Stored data

========================================================================

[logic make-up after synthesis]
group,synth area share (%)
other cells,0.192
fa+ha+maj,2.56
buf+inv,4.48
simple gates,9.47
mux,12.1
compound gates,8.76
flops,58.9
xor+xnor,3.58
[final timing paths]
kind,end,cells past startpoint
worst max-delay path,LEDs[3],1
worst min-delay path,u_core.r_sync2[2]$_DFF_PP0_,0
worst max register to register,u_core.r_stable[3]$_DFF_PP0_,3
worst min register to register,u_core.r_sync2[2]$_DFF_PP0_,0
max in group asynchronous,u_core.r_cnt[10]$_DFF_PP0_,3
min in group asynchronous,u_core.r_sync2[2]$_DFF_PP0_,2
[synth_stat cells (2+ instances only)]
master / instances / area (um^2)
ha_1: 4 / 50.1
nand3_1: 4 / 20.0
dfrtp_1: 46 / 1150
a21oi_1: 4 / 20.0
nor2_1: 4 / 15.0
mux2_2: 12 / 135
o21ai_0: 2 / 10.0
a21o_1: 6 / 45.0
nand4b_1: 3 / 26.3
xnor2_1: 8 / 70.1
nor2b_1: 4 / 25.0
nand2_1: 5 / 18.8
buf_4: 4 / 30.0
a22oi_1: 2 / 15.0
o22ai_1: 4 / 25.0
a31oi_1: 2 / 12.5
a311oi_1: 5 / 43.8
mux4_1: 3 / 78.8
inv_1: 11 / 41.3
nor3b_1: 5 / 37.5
[src/rtl/mem_rr_arbiter_pkg.sv]
// ----------------------------------------------------------------------------
// mem_arb_pkg
//   Shared definitions for the node-memory round-robin arbiter: default bus
//   widths, the arbiter state encoding and the base byte addresses of the
//   node-memory regions the routing engines work on.
// ----------------------------------------------------------------------------
package mem_arb_pkg;

    localparam int ADDR_W_DEF   = 11;
    localparam int WORD_W_DEF   = 16;
    localparam int MAX_HOLD_DEF = 15;

    typedef enum logic {
        IDLE   = 1'b0,
        ACCESS = 1'b1
    } arb_state_t;

    // Node-memory region bases (byte addresses, words are big-endian).
    localparam logic [ADDR_W_DEF-1:0] KNOWN_SINKS    = 11'h008;
    localparam logic [ADDR_W_DEF-1:0] NEIGHBOR_ID    = 11'h048;
    localparam logic [ADDR_W_DEF-1:0] SINK_IDS       = 11'h248;
    localparam logic [ADDR_W_DEF-1:0] KNOWN_SINK_CNT = 11'h688;
    localparam logic [ADDR_W_DEF-1:0] NEIGHBOR_CNT   = 11'h68A;
    localparam logic [ADDR_W_DEF-1:0] BETTER_NB_CNT  = 11'h68C;
    localparam logic [ADDR_W_DEF-1:0] SINK_ID_CNT    = 11'h68E;

endpackage

[src/rtl/mem_rr_arbiter_if.sv]
// ----------------------------------------------------------------------------
// mem_rr_arbiter_if
//   Requester-side bus of the node-memory arbiter.
//   req/lock/req_wr   N        per-requester request, lock, write-enable
//   req_addr          N*ADDR_W flat byte addresses, requester i at [i*ADDR_W +: ADDR_W]
//   req_wdata         N*WORD_W flat write data,     requester i at [i*WORD_W +: WORD_W]
//   gnt/ack/err       N        one-hot grant, completion pulse, error pulse
//   rdata             WORD_W   read data of the acked access
//   master: the routing engines; slave: the arbiter.
// ----------------------------------------------------------------------------
interface mem_rr_arbiter_if
    import mem_arb_pkg::*;
#(
    parameter int N      = 4,
    parameter int ADDR_W = ADDR_W_DEF,
    parameter int WORD_W = WORD_W_DEF
);

    logic [N-1:0]        req;
    logic [N-1:0]        lock;
    logic [N*ADDR_W-1:0] req_addr;
    logic [N-1:0]        req_wr;
    logic [N*WORD_W-1:0] req_wdata;
    logic [N-1:0]        gnt;
    logic [N-1:0]        ack;
    logic [N-1:0]        err;
    logic [WORD_W-1:0]   rdata;

    modport master (
        output req, lock, req_addr, req_wr, req_wdata,
        input  gnt, ack, err, rdata
    );

    modport slave (
        input  req, lock, req_addr, req_wr, req_wdata,
        output gnt, ack, err, rdata
    );

endinterface

[src/rtl/mem_rr_arbiter_rr_pick.sv]
// ----------------------------------------------------------------------------
// rr_pick
//   Combinational N-way round-robin picker. Selects the first asserted
//   request at or after ptr, wrapping around to index 0.
//   req    in  N      request vector
//   ptr    in  IDX_W  highest-priority index this round
//   onehot out N      one-hot winner (0 when nothing requested)
//   idx    out IDX_W  winner index
//   any    out 1      at least one request asserted
// ----------------------------------------------------------------------------
module rr_pick #(
    parameter int N     = 4,
    parameter int IDX_W = 2
) (
    input  logic [N-1:0]     req,
    input  logic [IDX_W-1:0] ptr,
    output logic [N-1:0]     onehot,
    output logic [IDX_W-1:0] idx,
    output logic             any
);

    always_comb begin
        // NOTE: every output gets a default before any branch so no path
        // leaves a value unassigned and no latch is inferred.
        onehot = '0;
        idx    = '0;
        any    = 1'b0;
        // First pass covers ptr..N-1, second pass wraps to 0..ptr-1.
        for (int i = 0; i < N; i++) begin
            if (!any && req[i] && (IDX_W'(i) >= ptr)) begin
                any = 1'b1;
                idx = IDX_W'(i);
            end
        end
        for (int i = 0; i < N; i++) begin
            if (!any && req[i]) begin
                any = 1'b1;
                idx = IDX_W'(i);
            end
        end
        for (int i = 0; i < N; i++) begin
            onehot[i] = any && (idx == IDX_W'(i));
        end
    end

endmodule

[src/rtl/mem_rr_arbiter.sv]
// ----------------------------------------------------------------------------
// mem_rr_arbiter
//   Shares the single-port 2048x8 node memory (16-bit big-endian word port,
//   combinational read, write on posedge) between N routing engines.
//   Round-robin grant with an optional lock for atomic multi-word sequences.
//   clock         in   1       system clock, all logic on posedge
//   reset         in   1       synchronous, active-high
//   bus           slave       requester bus (req/lock/addr/wr/wdata, gnt/ack/err/rdata)
//   mem_address   out  ADDR_W to mem.address
//   mem_wr_en     out  1      to mem.wr_en
//   mem_data_in   out  WORD_W to mem.data_in
//   mem_data_out  in   WORD_W from mem.data_out
// ----------------------------------------------------------------------------
module mem_rr_arbiter
    import mem_arb_pkg::*;
#(
    parameter int N        = 4,
    parameter int ADDR_W   = ADDR_W_DEF,
    parameter int WORD_W   = WORD_W_DEF,
    parameter int MAX_HOLD = MAX_HOLD_DEF
) (
    input  logic              clock,
    input  logic              reset,
    mem_rr_arbiter_if.slave   bus,
    output logic [ADDR_W-1:0] mem_address,
    output logic              mem_wr_en,
    output logic [WORD_W-1:0] mem_data_in,
    input  logic [WORD_W-1:0] mem_data_out
);

    localparam int IDX_W  = (N > 1) ? $clog2(N) : 1;
    localparam int HOLD_W = $clog2(MAX_HOLD + 1);

    arb_state_t        state, state_next;
    logic [IDX_W-1:0]  owner, owner_next;
    logic [IDX_W-1:0]  rr_ptr, rr_ptr_next;
    logic [HOLD_W-1:0] hold_cnt, hold_cnt_next;
    logic [N-1:0]      gnt_q, gnt_next;
    logic [N-1:0]      ack_q, ack_next;
    logic [N-1:0]      err_q, err_next;
    logic [WORD_W-1:0] rdata_q, rdata_next;

    logic [N-1:0]      pick_onehot;
    logic [IDX_W-1:0]  pick_idx;
    logic              pick_any;

    logic              own_req;
    logic              own_lock;
    logic              own_wr;
    logic [ADDR_W-1:0] own_addr;
    logic [WORD_W-1:0] own_wdata;
    logic              addr_ok;
    logic              rel;

    assign bus.gnt   = gnt_q;
    assign bus.ack   = ack_q;
    assign bus.err   = err_q;
    assign bus.rdata = rdata_q;

    rr_pick #(
        .N     (N),
        .IDX_W (IDX_W)
    ) u_rr_pick (
        .req    (bus.req),
        .ptr    (rr_ptr),
        .onehot (pick_onehot),
        .idx    (pick_idx),
        .any    (pick_any)
    );

    // Owner's request fields; other requesters are invisible while granted.
    always_comb begin
        own_req   = 1'b0;
        own_lock  = 1'b0;
        own_wr    = 1'b0;
        own_addr  = '0;
        own_wdata = '0;
        for (int i = 0; i < N; i++) begin
            if (owner == IDX_W'(i)) begin
                own_req   = bus.req[i];
                own_lock  = bus.lock[i];
                own_wr    = bus.req_wr[i];
                own_addr  = bus.req_addr[i*ADDR_W +: ADDR_W];
                own_wdata = bus.req_wdata[i*WORD_W +: WORD_W];
            end
        end
    end

    // Words are 16-bit, so only even byte addresses are legal (0x7FF is odd).
    assign addr_ok = ~own_addr[0];

    always_comb begin
        state_next    = state;
        owner_next    = owner;
        rr_ptr_next   = rr_ptr;
        hold_cnt_next = hold_cnt;
        gnt_next      = gnt_q;
        ack_next      = '0;
        err_next      = '0;
        rdata_next    = rdata_q;
        mem_address   = '0;
        mem_wr_en     = 1'b0;
        mem_data_in   = '0;
        rel           = 1'b0;

        case (state)
            IDLE: begin
                if (pick_any) begin
                    owner_next    = pick_idx;
                    gnt_next      = pick_onehot;
                    hold_cnt_next = '0;
                    state_next    = ACCESS;
                end
            end

            ACCESS: begin
                mem_address = own_addr;
                mem_data_in = own_wdata;
                if (own_req) begin
                    hold_cnt_next = '0;
                    if (addr_ok) begin
                        // A write still in flight when reset rises is dropped.
                        mem_wr_en = own_wr && !reset;
                        ack_next  = gnt_q;
                        if (!own_wr) begin
                            rdata_next = mem_data_out;
                        end
                    end else begin
                        err_next = gnt_q;
                    end
                    rel = !own_lock;
                end else if (hold_cnt == HOLD_W'(MAX_HOLD - 1)) begin
                    // Last allowed idle cycle: flag the owner and take the grant back.
                    err_next = gnt_q;
                    rel      = 1'b1;
                end else begin
                    hold_cnt_next = hold_cnt + HOLD_W'(1);
                    rel           = !own_lock;
                end

                if (rel) begin
                    state_next  = IDLE;
                    gnt_next    = '0;
                    // The releasing owner becomes lowest priority next round.
                    rr_ptr_next = (owner == IDX_W'(N - 1)) ? '0 : owner + IDX_W'(1);
                end
            end

            default: begin
                state_next = IDLE;
                gnt_next   = '0;
            end
        endcase
    end

    always_ff @(posedge clock) begin
        // NOTE: state registers use non-blocking assignments so every flop
        // samples the pre-edge values regardless of statement order.
        if (reset) begin
            state    <= IDLE;
            owner    <= '0;
            rr_ptr   <= '0;
            hold_cnt <= '0;
            gnt_q    <= '0;
            ack_q    <= '0;
            err_q    <= '0;
            rdata_q  <= '0;
        end else begin
            state    <= state_next;
            owner    <= owner_next;
            rr_ptr   <= rr_ptr_next;
            hold_cnt <= hold_cnt_next;
            gnt_q    <= gnt_next;
            ack_q    <= ack_next;
            err_q    <= err_next;
            rdata_q  <= rdata_next;
        end
    end

endmodule
[src/flat_wrapper.sv]
// flat-port wrapper written by rule: the top's interface ports become plain ports
module mem_rr_arbiter_flat import mem_arb_pkg::*;
#(
    parameter int N        = 4,
    parameter int ADDR_W   = ADDR_W_DEF,
    parameter int WORD_W   = WORD_W_DEF,
    parameter int MAX_HOLD = MAX_HOLD_DEF
)
  (clock, reset, mem_address, mem_wr_en, mem_data_in, mem_data_out, bus_req, bus_lock, bus_req_addr, bus_req_wr, bus_req_wdata, bus_gnt, bus_ack, bus_err, bus_rdata);
  mem_rr_arbiter_if #(.N(N), .ADDR_W(ADDR_W), .WORD_W(WORD_W)) bus_i ();
  input  logic clock;
  input  logic reset;
  output logic [ADDR_W-1:0] mem_address;
  output logic mem_wr_en;
  output logic [WORD_W-1:0] mem_data_in;
  input  logic [WORD_W-1:0] mem_data_out;
  input wire logic [$bits(bus_i.req)-1:0] bus_req;
  input wire logic [$bits(bus_i.lock)-1:0] bus_lock;
  input wire logic [$bits(bus_i.req_addr)-1:0] bus_req_addr;
  input wire logic [$bits(bus_i.req_wr)-1:0] bus_req_wr;
  input wire logic [$bits(bus_i.req_wdata)-1:0] bus_req_wdata;
  output wire logic [$bits(bus_i.gnt)-1:0] bus_gnt;
  output wire logic [$bits(bus_i.ack)-1:0] bus_ack;
  output wire logic [$bits(bus_i.err)-1:0] bus_err;
  output wire logic [$bits(bus_i.rdata)-1:0] bus_rdata;
  assign bus_i.req = bus_req;
  assign bus_i.lock = bus_lock;
  assign bus_i.req_addr = bus_req_addr;
  assign bus_i.req_wr = bus_req_wr;
  assign bus_i.req_wdata = bus_req_wdata;
  assign bus_gnt = bus_i.gnt;
  assign bus_ack = bus_i.ack;
  assign bus_err = bus_i.err;
  assign bus_rdata = bus_i.rdata;
  mem_rr_arbiter #(.N(N), .ADDR_W(ADDR_W), .WORD_W(WORD_W), .MAX_HOLD(MAX_HOLD)) u_core (.clock(clock), .reset(reset), .bus(bus_i), .mem_address(mem_address), .mem_wr_en(mem_wr_en), .mem_data_in(mem_data_in), .mem_data_out(mem_data_out));
endmodule
[config.mk]
export PLATFORM = sky130hd
export DESIGN_NAME = mem_rr_arbiter_flat
export DESIGN_NICKNAME = d
export VERILOG_FILES = /design/src/rtl/mem_rr_arbiter_pkg.sv /design/src/rtl/mem_rr_arbiter_if.sv /design/src/rtl/mem_rr_arbiter_rr_pick.sv /design/src/rtl/mem_rr_arbiter.sv /design/src/flat_wrapper.sv
export SDC_FILE = /design/constraint.sdc
export NUM_CORES = 1
export LEC_CHECK = 0
export ABC_CLOCK_PERIOD_IN_PS = 2200
export BUFFER_PORTS_ARGS = -buffer_cell sky130_fd_sc_hd__buf_2
export CORE_ASPECT_RATIO = 2
export CORE_UTILIZATION = 39
export DETAILED_ROUTE_END_ITERATION = 6
export PLACE_DENSITY = 0.77
export SYNTH_ARGS = -nofsm -noshare
export SYNTH_HDL_FRONTEND = slang
export SYNTH_HIERARCHICAL = 1
export SYNTH_SLANG_ARGS = --single-unit
export TNS_END_PERCENT = 5
[constraint.sdc]
create_clock -name clock -period 2.2 [get_ports clock]
set_input_delay 0.44 -clock clock [delete_from_list [all_inputs] [get_ports clock]]
set_output_delay 0.44 -clock clock [all_outputs]
set_load 0.005 [all_outputs]
==> results of run 1 <==
## synthesized netlist by cell type, types with 3 or more instances
cell	count	area, um^2
mux2i_1	20	200
ha_1	6	75.1
inv_1	11	41.3
nand2b_1	38	238
nor2_1	11	41.3
nand3_1	5	25.0
nand3b_1	29	218
o32ai_1	4	35.0
clkbuf_1	25	93.8
nor2b_1	8	50.1
a221oi_1	3	26.3
dfxtp_1	37	741
nor3_1	5	25.0
nand2_1	51	191
o21ai_0	28	140
a21oi_1	63	315
buf_1	4	15.0
and2_1	34	213
## worst max-delay path, stage by stage (launching register included)
cell and delay, ns:
dfxtp_4 0.37, inv_4 0.08, ha_4 0.16, buf_4 0.13, nand2b_1 0.07, or2_1 0.23, o211a_2 0.15, nor3_2 0.20
nor2b_2 0.17, buf_2 0.13
## sequential cells by signal, summed over array words and instances (netlist names)
name,flops
u_core/rr_ptr,2
u_core/hold_cnt,4
u_core/bus.gnt,4
u_core/bus.ack,4
u_core/bus.err,4
u_core/owner,2
u_core/bus.rdata,16
u_core/state,1
## cells by family after synthesis
logic type	synth area share, %
flops	24.4
simple gates	36.0
fa+ha+maj	2.47
mux	6.96
buf+inv	6.84
compound gates	23.3
## stage by stage
| step | setup WS, ns | hold slack [ns] | TNS, ns | power (mW) | utilization, % |
|---|---|---|---|---|---|
| final | -0.212 | 0.411 | -3.06 | 2.45 | 59.3 |
| after global routing | -0.332 | 0.416 | -8.24 | 2.58 | 59.3 |
| after CTS | -0.198 | 0.410 | -2.96 | 2.43 | 58.8 |
| after detailed placement | -0.0464 | 0.465 | -0.0464 | 1.59 | 55.7 |
| after global placement | 0.0276 | 0.456 | 0 | 1.57 | 55.7 |
| after floorplan | -0.0738 | 0.465 | -0.738 | 1.25 | - |
## layer usage
layer,global-route usage [%],vias to the layer above
li1,-,1819
met1,21.8,1639
met2,49.9,155
met3,4.41,21
met4,8.50,0
met5,0,-
## layout by cell type (no fill, tap or decap), drive strengths merged, types with 2 or more instances in the layout
cell and n:
or2 3, dfxtp 37, buf 219, o32ai 4
nor2 12, a221oi 3, and2 34, o221a 2
nor2b 8, o21ai 28, nand3 5, clkbuf 5
nand2 53, nand2b 38, nor3 5, a21boi 2
a22oi 2, a21oi 63, nor3b 2, and2b 3
mux2i 20, a311oi 2, nand3b 29, inv 12
ha 6
## worst paths after layout
check	slack, ns	endpoint	cells after the start
worst max-delay path	-0.21	mem_wr_en	9
worst min-delay path	0.41	u_core/bus.rdata[8]	3
worst max register to register	-0.09	u_core/bus.rdata[2]	10
worst min register to register	0.47	u_core/bus.rdata[0]	2
## final cells by class
cell class,instances,area (um^2)
Tap cell,94,118
Sequential cell,37,748
Fill cell,688,3070
Multi-Input combinational cell,337,2170
Timing Repair Buffer,219,1230
Clock buffer,5,125
Clock inverter,3,43.8
Inverter,11,43.8
## repair_timing
item                       in CTS  in global routing
resized for setup               9                 10
hold endpoints to repair        0                  0
pin swaps                       4                  1
gates cloned                    0                  0
hold buffers                    0                  0
setup endpoints to repair      30                 50
setup buffers                   4                  0
## power by group
group	switching (mW)	total [mW]	internal, mW	leakage [nW]
logic	0.423	0.886	0.463	1.69
clock network	0.288	0.824	0.536	0.0842
registers	0.0370	0.738	0.701	0.301
total	0.748	2.45	1.70	2.07
==> flow_metrics.tcl, run 1 <==
set metrics [dict create \
    status "finished with violations" \
    violations "setup timing" \
    io_buffers 193 \
    peakVddDrop_mv 0.576 \
    rows 45 \
    drc 0 \
    fmax_mhz 415 \
    synth_nets 566 \
    min_period_over_period_pct 110 \
    slew_headroom_pct 65.2 \
    synth-async-reset-ratio_pct 0 \
    antenna_found_initial 0 \
    dp_cells 694 \
    die_h_um 127 \
    synth_edf_count 0 \
    power_leakage_nw 2.07 \
    slew_viol_final 0 \
    dr.pass1.iters 6 \
    antenna_left 0 \
    syn_inst 422 \
    cp_max_fo 4 \
    cp-start-kind "flip-flop" \
    cts.clk_slew.worst_paths_ns 0.06 \
    rsz0062_at_grt "true" \
    grt_overflow 0 \
    area_growth_pct 47.4 \
    gp_congestion 0.938 \
    synth.yosys.seq_area_share_pct 24.4 \
    fin_area_um2 4480 \
    final_cells 706 \
    ys_ff_latch 37 \
    cts_root_buffer "clkbuf_16" \
    avgSynthCellArea_um2 7.20 \
    chipWidth_um 64.4 \
    min_from "mem_data_out[8]" \
    fin_worst_skew_ns 0.00553 \
    top_signal_layer_used "met4" \
    crit_start "u_core/owner[0]" \
    dp_hpwl_um 7860 \
    critical_path_class "flip-flop to primary output" \
    wl_met2_um 5630 \
    wl_met3_um 648 \
    vias 3634 \
    setup_viol 44 \
    cts.sinks 37 \
    wl_per_cell_um 14.2 \
    viasPerCell 5.15 \
    grt_max_degree 53 \
    synth_cell_types 48 \
    yosys_warnings 6 \
    grt_pass1_vias 3462 \
    nNetsFinal 755 \
    worst_slew_pin_slew_ns 0.521 \
    numCtsBuffers 5 \
    fin_crit_ns 2.41 \
    layout-drive-gt1-share_pct 41.7 \
    p_per_area_nw_per_um2 547 \
    setup_ws_ns -0.212 \
    coreArea_um2 7540 \
    dpl-instance-area_um2 4200 \
    hold_path_class "input port to flip-flop" \
    diodes 0 \
    cts_tree "done" \
    routed_wl_um 10000 \
    finalHoldViolCount 0 \
    track_usage_pct 24.1 \
    cap_violations 0 \
    arrival_ns 1.97 \
    clockBufferDepth 2 \
    wl_met1_um 3500 \
    ys.flop_type "dfxtp_1" \
    htree_levels 2 \
    worstSkewPairLatency_ns 0.29 \
    end_kind "primary output" \
    mappedNetlistArea_um2 3040 \
    die_area_um2 8160 \
    timing.rr.start "u_core/owner[0]" \
    start_util_pct 40.2 \
    cp.required_ns 1.76 \
    drt_iter0_drc 148 \
    grt_pass1_wl_um 15600 \
    io_pins 194 \
]
Power figures use the tool's default switching activity.
==> run 2: changes to the inputs <==
CORE_ASPECT_RATIO = default   (was 2)
==> run 2 against run 1 <==
The run still ends with setup timing left. First-iteration DRC count up 16%. Final cell count increased by 0.42%. Non-clock buffer count down 3. Sequential cell count unchanged.
==> flow_metrics.tcl, run 2 (synthesis gave the netlist of run 1 again) <==
set metrics [dict create \
    antenna_found_initial 1 \
    cp.required_ns 1.76 \
    min_to "u_core/bus.rdata[11]" \
    top_usage_layer "met2" \
    finalHoldViolCount 0 \
    min_from "mem_data_out[11]" \
    p_int_mw 1.40 \
    largest_register_ffs 16 \
    io_buffers 193 \
    gp_congestion 0.851 \
    grt_use_met2_pct 41.5 \
    drc 0 \
    use_met1_pct 27.9 \
    min_period_over_period_pct 108 \
    cp_max_fo 5 \
    r2r_cells 8 \
    nNetsFinal 752 \
    layout_commonest_cell "buf_2" \
    status "finished with violations" \
    worstPathCellList "inv_4 -> ha_4 -> nand3b_1 -> a311oi_4 -> nand2_2 -> nor3_4 -> nor2b_1 -> buf_2" \
    dr.pass1.iters 5 \
    die_h_um 90.2 \
    p_sw_mw 0.705 \
    fmax_mhz 419 \
    dp_hpwl_um 7350 \
    track_usage_pct 23.0 \
    setup_ws_ns -0.185 \
    drt_iter0_drc 172 \
    layout-drive-gt1-share_pct 41.2 \
    grt_pass1_vias 3296 \
    antenna_left 0 \
    final_cells 709 \
    cp_slowest_cell "dfxtp_4" \
    grt_overflow 0 \
    grt_max_degree 55 \
    rrSetupSlack_ns -0.04 \
    worstSkewPairLatency_ns 0.29 \
    fin_worst_skew_ns 0.00929 \
    clkPwrFrac_pct 21.6 \
    routed_wl_um 9890 \
    start_util_pct 41.0 \
    most-common-layout-cells "buf_2 (193), a21oi_1 (59), nand2_1 (51)" \
    nFillCells 705 \
    cap_violations 0 \
    grt_use_met3_pct 3.72 \
    cts.clk_slew.worst_paths_ns 0.08 \
    io_pins 194 \
    numCtsBuffers 5 \
    coreArea_um2 7410 \
    vias 3642 \
    fin_area_um2 4400 \
    cts_root_buffer "clkbuf_8" \
    setup_viol 46 \
    slew_headroom_pct 67.1 \
    crit_path_max_incr_delay_ns 0.38 \
    rows 31 \
    combPwrFrac_pct 43.5 \
    hold_buffers 0 \
    power_leakage_nw 2.03 \
    cp-start-kind "flip-flop" \
    critical_path_class "flip-flop to primary output" \
    rsz0062_at_grt "true" \
    viasPerCell 5.14 \
    hold_path_class "input port to flip-flop" \
    violations "setup timing" \
    wl_per_cell_um 14.0 \
    dpl-instance-area_um2 4160 \
    cts.sinks 37 \
    chipWidth_um 90.2 \
    p_sw_share_pct 33.5 \
    timing.rr.start "u_core/owner[0]" \
    area_growth_pct 44.7 \
    r2r-end "u_core/rr_ptr[0]" \
    htree_levels 2 \
    p_per_area_nw_per_um2 478 \
    arrival_ns 1.94 \
    dp_cells 693 \
    peakVddDrop_mv 0.337 \
    fin_crit_ns 2.38 \
    end_kind "primary output" \
    die_area_um2 8140 \
    slew_viol_final 0 \
    worst_slew_pin_slew_ns 0.493 \
    pwr-share-seq_pct 34.9 \
    holdPathStages 3 \
    grt_pass1_wl_um 15700 \
    cts_tree "done" \
    clockBufferDepth 2 \
]
-- run 2: cell count changes in the layout (fill, tap and decap cells not counted), moves of 3 or more --
| cell | before | now |
|---|---|---|
| a21oi_1 | 62 | 59 |
| a21oi_2 | 1 | 4 |
| buf_4 | 21 | 14 |
| buf_6 | 0 | 3 |
| clkbuf_16 | 5 | 1 |
| clkbuf_8 | 0 | 5 |
| o21ai_0 | 25 | 5 |
| o21ai_1 | 3 | 23 |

========================================================================

Work to be completed
Could you transcribe the entries above word for word, from the line with "fin_area_um2 4400 \" down to the line with "fin_crit_ns 2.38 \", keeping both?

Answer area
    fin_area_um2 4400 \
    cts_root_buffer "clkbuf_8" \
    setup_viol 46 \
    slew_headroom_pct 67.1 \
    crit_path_max_incr_delay_ns 0.38 \
    rows 31 \
    combPwrFrac_pct 43.5 \
    hold_buffers 0 \
    power_leakage_nw 2.03 \
    cp-start-kind "flip-flop" \
    critical_path_class "flip-flop to primary output" \
    rsz0062_at_grt "true" \
    viasPerCell 5.14 \
    hold_path_class "input port to flip-flop" \
    violations "setup timing" \
    wl_per_cell_um 14.0 \
    dpl-instance-area_um2 4160 \
    cts.sinks 37 \
    chipWidth_um 90.2 \
    p_sw_share_pct 33.5 \
    timing.rr.start "u_core/owner[0]" \
    area_growth_pct 44.7 \
    r2r-end "u_core/rr_ptr[0]" \
    htree_levels 2 \
    p_per_area_nw_per_um2 478 \
    arrival_ns 1.94 \
    dp_cells 693 \
    peakVddDrop_mv 0.337 \
    fin_crit_ns 2.38 \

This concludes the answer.